• [TASK INPUT]
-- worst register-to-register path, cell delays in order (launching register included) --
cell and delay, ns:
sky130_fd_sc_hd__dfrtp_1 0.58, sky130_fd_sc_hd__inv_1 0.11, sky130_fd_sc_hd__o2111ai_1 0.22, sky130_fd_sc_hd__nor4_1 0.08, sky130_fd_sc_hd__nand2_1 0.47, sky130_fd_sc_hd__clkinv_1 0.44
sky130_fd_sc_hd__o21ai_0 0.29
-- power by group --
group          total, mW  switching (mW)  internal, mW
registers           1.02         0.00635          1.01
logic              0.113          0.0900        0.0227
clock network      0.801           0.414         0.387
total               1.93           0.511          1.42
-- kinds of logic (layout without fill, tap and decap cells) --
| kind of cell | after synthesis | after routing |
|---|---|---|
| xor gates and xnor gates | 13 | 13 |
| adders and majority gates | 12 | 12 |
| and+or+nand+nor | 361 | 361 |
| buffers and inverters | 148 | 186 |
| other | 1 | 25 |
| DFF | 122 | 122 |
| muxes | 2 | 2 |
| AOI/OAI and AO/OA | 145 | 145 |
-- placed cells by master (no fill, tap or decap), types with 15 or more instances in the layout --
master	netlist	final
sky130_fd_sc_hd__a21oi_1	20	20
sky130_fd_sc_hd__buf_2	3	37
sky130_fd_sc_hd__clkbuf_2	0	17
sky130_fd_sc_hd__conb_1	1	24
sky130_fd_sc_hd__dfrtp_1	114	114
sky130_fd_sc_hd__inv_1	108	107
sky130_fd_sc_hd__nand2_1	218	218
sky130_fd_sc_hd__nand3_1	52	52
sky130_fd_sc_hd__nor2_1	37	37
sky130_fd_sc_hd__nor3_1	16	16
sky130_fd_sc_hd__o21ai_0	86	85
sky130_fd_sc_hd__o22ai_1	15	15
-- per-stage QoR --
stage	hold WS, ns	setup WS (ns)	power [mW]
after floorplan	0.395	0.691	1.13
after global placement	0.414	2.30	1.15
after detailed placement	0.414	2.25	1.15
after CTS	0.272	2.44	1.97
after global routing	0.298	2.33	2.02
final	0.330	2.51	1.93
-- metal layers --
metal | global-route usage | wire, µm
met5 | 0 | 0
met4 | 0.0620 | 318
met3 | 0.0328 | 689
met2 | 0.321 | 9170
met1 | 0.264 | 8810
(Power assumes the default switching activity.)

• [WHAT YOU WILL DO] Take the lines from the first line of the listing to the line containing "-- kinds of". Please print them exactly, ends included, with nothing else.

• [OUTPUT FOR THIS TASK]
-- worst register-to-register path, cell delays in order (launching register included) --
cell and delay, ns:
sky130_fd_sc_hd__dfrtp_1 0.58, sky130_fd_sc_hd__inv_1 0.11, sky130_fd_sc_hd__o2111ai_1 0.22, sky130_fd_sc_hd__nor4_1 0.08, sky130_fd_sc_hd__nand2_1 0.47, sky130_fd_sc_hd__clkinv_1 0.44
sky130_fd_sc_hd__o21ai_0 0.29
-- power by group --
group          total, mW  switching (mW)  internal, mW
registers           1.02         0.00635          1.01
logic              0.113          0.0900        0.0227
clock network      0.801           0.414         0.387
total               1.93           0.511          1.42
-- kinds of logic (layout without fill, tap and decap cells) --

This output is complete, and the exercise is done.